夕木春央氏の小説『十戒』を読んだ。めちゃめちゃ面白かった……

ジャンルとしてはいわゆる孤島ミステリで、島にやってきた9人の間で殺人事件が発生する。通常ならここで犯人が誰かを探し当てる流れになるが、この作品は「犯人によって捜査や推理が禁止されている」というのが大きな特徴だ。犯人は人々に守るべき「十戒」を提示し、これを守らなければ爆弾(!?)で島ごと引き飛ばす、というのだ。実際に爆弾は見つかっていて犯人の脅しを嘘と言える否定できる根拠はなく、人々は指示を守って島を出ずに3日間を過ごさなくてはならなくなる。
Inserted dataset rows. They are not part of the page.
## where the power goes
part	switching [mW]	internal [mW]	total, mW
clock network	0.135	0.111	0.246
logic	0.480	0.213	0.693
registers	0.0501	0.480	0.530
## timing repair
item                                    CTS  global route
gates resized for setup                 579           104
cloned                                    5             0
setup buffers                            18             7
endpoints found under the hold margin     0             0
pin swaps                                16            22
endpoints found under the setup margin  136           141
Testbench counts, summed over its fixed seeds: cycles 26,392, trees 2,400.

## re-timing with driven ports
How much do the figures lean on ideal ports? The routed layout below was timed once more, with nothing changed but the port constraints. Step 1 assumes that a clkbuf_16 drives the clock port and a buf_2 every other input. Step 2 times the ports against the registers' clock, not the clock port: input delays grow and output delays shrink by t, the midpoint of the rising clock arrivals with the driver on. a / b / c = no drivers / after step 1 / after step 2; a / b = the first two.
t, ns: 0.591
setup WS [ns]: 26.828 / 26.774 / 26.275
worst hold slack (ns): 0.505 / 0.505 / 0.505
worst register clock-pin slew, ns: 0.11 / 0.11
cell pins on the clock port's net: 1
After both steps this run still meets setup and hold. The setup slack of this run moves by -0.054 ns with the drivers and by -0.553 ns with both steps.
Background: an optimization exercise with open tools, aiming at small area, a short achievable clock period and few clock cycles per item. Do not read the settings as production practice.
In this exercise RTL edits were held to simulation tests only and were not proved equivalent to the original.
Power is estimated from default activity; no workload was simulated.

<file path="design/flow/config.mk">
export PLATFORM = sky130hd
export DESIGN_NAME = mod_inv_bin
export DESIGN_NICKNAME = mod_inv_bin
export VERILOG_FILES = /design/flow/design.v
export SDC_FILE = /design/flow/constraint.sdc
export NUM_CORES = 4
export LEC_CHECK = 0
export CAP_MARGIN = 20
export CORE_MARGIN = 2
export CORE_UTILIZATION = 25
export PLACE_DENSITY = 0.4
export SLEW_MARGIN = 20
</file>
<file path="design/flow/constraint.sdc">
create_clock -name core_clock -period 10.0 [get_ports {clk}]
set_input_delay 2.0000 -clock core_clock [delete_from_list [all_inputs] [get_ports {clk}]]
set_output_delay 2.0000 -clock core_clock [all_outputs]
set_load 0.01 [all_outputs]
</file>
犯人は誰が犯人かわからないように指示をしてくるし、逆に他の人々もうっかり犯人が誰かを知らないように動く(知ったら島ごと爆破されて道連れになるので)という状況が普通と違って面白い。外部と連絡を取る際には全員から見えるようにしたり、全員に同じ手順を取らせることで間接的に犯人の意思を確認したり。こういった細かい手順も(ちょっと込み入り過ぎてる感もあるが)なかなか興味深い。犯人に逆らったら命はないという状況で、そもそも本当に3日間で出られるのかも不明であり、段々と人々は疲弊していく。
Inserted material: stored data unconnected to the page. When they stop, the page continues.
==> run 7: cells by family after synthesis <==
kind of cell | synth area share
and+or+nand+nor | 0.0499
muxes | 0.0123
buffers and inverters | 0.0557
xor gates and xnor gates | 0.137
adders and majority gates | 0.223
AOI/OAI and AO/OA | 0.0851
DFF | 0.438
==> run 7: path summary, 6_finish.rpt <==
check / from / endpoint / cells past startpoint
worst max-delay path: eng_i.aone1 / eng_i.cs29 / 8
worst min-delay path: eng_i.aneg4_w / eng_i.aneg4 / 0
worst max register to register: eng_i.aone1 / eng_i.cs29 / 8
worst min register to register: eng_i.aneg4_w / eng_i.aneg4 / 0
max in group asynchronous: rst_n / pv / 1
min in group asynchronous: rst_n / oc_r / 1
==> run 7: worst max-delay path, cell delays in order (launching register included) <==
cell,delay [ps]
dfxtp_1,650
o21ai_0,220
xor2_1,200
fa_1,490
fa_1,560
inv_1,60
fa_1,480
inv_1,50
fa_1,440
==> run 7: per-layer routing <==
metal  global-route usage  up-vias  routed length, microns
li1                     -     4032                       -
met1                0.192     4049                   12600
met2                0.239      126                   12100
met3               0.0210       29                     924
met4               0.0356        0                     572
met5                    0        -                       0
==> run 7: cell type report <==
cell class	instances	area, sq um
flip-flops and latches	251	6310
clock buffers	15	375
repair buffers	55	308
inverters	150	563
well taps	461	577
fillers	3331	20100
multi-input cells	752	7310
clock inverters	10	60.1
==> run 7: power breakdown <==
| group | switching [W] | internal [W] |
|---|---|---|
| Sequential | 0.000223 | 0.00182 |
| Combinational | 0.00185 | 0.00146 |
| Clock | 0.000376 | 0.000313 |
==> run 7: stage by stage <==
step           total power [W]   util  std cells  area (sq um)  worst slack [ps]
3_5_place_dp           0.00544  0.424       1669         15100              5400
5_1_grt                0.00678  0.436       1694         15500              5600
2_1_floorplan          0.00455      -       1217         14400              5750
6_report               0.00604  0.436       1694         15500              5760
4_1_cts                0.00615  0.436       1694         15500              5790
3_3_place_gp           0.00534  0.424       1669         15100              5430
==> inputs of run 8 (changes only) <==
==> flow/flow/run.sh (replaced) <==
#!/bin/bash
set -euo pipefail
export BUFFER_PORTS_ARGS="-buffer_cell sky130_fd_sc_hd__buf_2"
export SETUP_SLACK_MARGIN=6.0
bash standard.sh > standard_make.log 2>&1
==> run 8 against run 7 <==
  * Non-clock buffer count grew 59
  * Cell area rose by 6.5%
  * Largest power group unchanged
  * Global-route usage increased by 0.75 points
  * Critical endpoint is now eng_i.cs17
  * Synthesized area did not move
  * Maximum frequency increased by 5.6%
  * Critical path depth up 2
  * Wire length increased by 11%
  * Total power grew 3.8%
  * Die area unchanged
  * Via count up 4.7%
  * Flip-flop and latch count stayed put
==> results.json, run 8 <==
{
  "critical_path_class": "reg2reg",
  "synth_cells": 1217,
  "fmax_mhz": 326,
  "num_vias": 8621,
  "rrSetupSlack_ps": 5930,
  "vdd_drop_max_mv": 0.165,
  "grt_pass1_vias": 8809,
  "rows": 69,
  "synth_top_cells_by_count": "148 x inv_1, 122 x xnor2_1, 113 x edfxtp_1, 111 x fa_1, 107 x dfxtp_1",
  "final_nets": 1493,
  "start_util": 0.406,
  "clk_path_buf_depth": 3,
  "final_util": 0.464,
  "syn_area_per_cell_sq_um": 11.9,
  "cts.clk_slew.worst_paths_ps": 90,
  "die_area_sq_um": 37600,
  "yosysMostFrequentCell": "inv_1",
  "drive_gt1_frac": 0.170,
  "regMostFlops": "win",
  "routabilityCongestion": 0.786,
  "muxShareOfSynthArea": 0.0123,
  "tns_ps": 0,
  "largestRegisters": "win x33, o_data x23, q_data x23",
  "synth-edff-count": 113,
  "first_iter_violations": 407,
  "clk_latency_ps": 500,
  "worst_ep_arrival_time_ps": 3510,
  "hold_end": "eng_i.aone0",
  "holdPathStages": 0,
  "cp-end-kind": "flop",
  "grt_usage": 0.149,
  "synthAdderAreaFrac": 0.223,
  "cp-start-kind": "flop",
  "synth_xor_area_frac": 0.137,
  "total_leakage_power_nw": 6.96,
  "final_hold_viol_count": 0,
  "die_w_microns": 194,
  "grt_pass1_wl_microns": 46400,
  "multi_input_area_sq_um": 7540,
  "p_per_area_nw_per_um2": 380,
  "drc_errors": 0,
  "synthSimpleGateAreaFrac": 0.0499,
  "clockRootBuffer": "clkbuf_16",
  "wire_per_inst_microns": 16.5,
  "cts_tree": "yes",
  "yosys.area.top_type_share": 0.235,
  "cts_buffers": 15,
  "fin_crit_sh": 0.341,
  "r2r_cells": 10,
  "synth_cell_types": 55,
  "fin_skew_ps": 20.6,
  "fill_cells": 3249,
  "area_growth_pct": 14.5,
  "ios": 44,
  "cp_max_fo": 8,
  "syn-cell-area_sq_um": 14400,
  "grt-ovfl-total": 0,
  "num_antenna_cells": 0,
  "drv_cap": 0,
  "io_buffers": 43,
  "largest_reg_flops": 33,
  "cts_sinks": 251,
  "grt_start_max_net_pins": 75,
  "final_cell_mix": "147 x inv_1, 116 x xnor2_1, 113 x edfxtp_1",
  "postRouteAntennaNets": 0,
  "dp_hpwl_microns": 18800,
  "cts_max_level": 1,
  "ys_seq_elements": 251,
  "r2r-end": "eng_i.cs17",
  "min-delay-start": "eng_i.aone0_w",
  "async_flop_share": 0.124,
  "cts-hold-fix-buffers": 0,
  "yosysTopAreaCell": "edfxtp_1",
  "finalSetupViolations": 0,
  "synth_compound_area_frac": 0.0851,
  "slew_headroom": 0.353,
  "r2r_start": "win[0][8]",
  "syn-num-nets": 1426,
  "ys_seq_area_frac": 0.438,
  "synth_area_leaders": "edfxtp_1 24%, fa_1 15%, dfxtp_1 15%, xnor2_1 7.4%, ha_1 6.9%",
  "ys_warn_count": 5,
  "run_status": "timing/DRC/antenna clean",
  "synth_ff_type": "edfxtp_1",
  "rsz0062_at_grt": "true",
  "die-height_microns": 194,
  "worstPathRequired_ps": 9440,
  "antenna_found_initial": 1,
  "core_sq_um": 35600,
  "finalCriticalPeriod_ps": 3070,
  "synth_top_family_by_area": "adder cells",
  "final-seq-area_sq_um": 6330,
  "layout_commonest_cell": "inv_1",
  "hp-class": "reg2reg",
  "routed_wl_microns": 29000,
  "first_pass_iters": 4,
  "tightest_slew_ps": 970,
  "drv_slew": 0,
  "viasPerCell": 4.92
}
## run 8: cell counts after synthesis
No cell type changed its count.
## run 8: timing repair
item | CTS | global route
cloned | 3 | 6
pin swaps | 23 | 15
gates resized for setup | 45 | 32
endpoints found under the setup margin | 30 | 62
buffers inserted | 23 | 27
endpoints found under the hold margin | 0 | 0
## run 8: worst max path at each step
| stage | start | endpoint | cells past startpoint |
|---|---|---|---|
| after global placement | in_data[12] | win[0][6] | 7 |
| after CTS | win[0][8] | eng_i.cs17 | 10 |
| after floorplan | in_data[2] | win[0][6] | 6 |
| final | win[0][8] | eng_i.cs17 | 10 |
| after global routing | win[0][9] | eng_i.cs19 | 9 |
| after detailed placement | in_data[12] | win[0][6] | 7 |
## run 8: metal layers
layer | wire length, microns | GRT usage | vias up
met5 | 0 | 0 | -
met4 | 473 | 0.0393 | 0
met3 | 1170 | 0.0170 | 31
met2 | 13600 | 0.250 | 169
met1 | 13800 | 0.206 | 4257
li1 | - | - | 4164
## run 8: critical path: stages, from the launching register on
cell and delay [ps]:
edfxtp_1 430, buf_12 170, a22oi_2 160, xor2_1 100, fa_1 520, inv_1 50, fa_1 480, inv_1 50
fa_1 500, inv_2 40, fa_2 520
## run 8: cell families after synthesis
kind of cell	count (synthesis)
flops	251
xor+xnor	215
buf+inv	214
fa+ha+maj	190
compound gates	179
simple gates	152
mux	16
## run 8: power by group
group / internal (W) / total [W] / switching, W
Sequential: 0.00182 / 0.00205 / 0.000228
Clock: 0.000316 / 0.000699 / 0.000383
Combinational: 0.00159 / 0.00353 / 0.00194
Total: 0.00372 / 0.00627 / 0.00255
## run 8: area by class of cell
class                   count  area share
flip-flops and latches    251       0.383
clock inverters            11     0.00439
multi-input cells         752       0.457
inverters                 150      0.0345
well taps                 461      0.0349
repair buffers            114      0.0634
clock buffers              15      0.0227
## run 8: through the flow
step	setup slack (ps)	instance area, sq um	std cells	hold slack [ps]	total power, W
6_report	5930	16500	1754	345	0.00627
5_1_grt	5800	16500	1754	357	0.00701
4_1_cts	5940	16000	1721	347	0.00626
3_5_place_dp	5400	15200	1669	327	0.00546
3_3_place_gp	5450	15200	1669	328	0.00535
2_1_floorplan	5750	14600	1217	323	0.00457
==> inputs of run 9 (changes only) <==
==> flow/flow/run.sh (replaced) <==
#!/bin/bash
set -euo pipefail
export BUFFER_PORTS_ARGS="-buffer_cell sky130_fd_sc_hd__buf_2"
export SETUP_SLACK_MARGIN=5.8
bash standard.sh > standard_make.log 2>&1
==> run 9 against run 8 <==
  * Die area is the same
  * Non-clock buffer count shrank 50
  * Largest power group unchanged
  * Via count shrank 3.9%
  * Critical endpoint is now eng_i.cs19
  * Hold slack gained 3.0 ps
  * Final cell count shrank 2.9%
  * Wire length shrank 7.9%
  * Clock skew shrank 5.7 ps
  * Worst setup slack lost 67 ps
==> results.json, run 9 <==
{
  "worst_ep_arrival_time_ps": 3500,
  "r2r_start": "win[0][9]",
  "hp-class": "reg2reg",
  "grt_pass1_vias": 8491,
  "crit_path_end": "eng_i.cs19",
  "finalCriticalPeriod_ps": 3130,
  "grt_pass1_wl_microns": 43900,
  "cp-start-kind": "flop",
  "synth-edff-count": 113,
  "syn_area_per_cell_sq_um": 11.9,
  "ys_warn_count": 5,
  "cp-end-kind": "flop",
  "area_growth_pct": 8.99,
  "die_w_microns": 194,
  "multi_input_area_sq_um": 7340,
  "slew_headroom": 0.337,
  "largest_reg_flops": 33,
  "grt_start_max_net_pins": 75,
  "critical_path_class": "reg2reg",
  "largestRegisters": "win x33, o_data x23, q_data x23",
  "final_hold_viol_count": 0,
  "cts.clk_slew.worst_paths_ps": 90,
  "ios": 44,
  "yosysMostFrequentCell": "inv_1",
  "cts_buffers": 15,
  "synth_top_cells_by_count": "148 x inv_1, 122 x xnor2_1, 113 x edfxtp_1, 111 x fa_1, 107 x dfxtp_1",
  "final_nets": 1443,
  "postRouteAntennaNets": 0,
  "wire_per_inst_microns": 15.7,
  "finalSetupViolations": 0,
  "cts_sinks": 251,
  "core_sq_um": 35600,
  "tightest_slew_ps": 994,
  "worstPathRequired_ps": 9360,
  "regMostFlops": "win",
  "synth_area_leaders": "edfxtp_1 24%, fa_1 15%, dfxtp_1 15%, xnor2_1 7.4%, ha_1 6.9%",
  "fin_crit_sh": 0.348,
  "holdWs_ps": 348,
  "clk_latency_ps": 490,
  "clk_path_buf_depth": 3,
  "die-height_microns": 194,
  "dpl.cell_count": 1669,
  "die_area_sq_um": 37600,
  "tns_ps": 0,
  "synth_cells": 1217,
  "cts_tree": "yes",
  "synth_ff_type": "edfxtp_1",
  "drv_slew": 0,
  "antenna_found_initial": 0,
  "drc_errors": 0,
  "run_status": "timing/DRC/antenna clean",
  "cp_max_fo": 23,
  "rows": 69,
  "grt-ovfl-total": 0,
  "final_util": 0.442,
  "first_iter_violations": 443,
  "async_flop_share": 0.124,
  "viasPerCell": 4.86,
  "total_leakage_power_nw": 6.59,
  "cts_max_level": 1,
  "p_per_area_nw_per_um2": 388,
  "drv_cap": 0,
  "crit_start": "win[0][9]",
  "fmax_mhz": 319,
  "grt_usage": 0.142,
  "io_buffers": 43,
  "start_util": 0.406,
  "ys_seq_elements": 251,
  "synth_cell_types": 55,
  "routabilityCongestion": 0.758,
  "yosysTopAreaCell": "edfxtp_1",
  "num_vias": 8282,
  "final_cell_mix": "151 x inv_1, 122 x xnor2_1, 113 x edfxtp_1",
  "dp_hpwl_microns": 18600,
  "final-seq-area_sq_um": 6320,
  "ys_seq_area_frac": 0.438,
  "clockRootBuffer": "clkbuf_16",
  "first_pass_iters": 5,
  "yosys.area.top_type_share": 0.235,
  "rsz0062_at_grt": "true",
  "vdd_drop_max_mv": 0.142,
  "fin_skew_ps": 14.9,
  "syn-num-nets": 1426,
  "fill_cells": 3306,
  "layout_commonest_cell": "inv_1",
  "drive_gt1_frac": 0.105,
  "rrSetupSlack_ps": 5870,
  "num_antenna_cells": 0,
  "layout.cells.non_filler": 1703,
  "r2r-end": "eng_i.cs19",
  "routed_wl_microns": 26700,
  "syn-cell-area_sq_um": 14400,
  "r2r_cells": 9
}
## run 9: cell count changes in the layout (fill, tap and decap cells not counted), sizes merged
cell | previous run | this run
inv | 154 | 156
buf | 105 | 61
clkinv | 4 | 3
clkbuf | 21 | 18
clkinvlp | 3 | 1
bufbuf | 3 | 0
島の所有者は既に他界していて、その姪に当たるのが主人公。彼女は父や叔父(島の所有者)の知人らと共に島にやってくる。彼女は人見知りかつ浪人中でナーバスな中、一緒に島に来ていた綾川さんに話し掛けられ、心を開いていく。この主人公と綾川さんの関係性(女女関係)が地味に良いんですよね……主人公は受け身で指示に従うしかないのだが、綾川さんが案外鋭くて、いわゆる探偵役だ。

なかなかないシチュエーションが面白くてどんどん読み進めていたのだが、ラストはかなり唸らされてしまった(何かあるだろうとは予想していたんだけども)。以前同著者の『方舟』も読んでそちらも面白かったのだが、読後感や過程はこちらの方がかなり好きだな〜という感想。読む順番的にもこれでベストだった。著者の他の作品も読んでいきたいな……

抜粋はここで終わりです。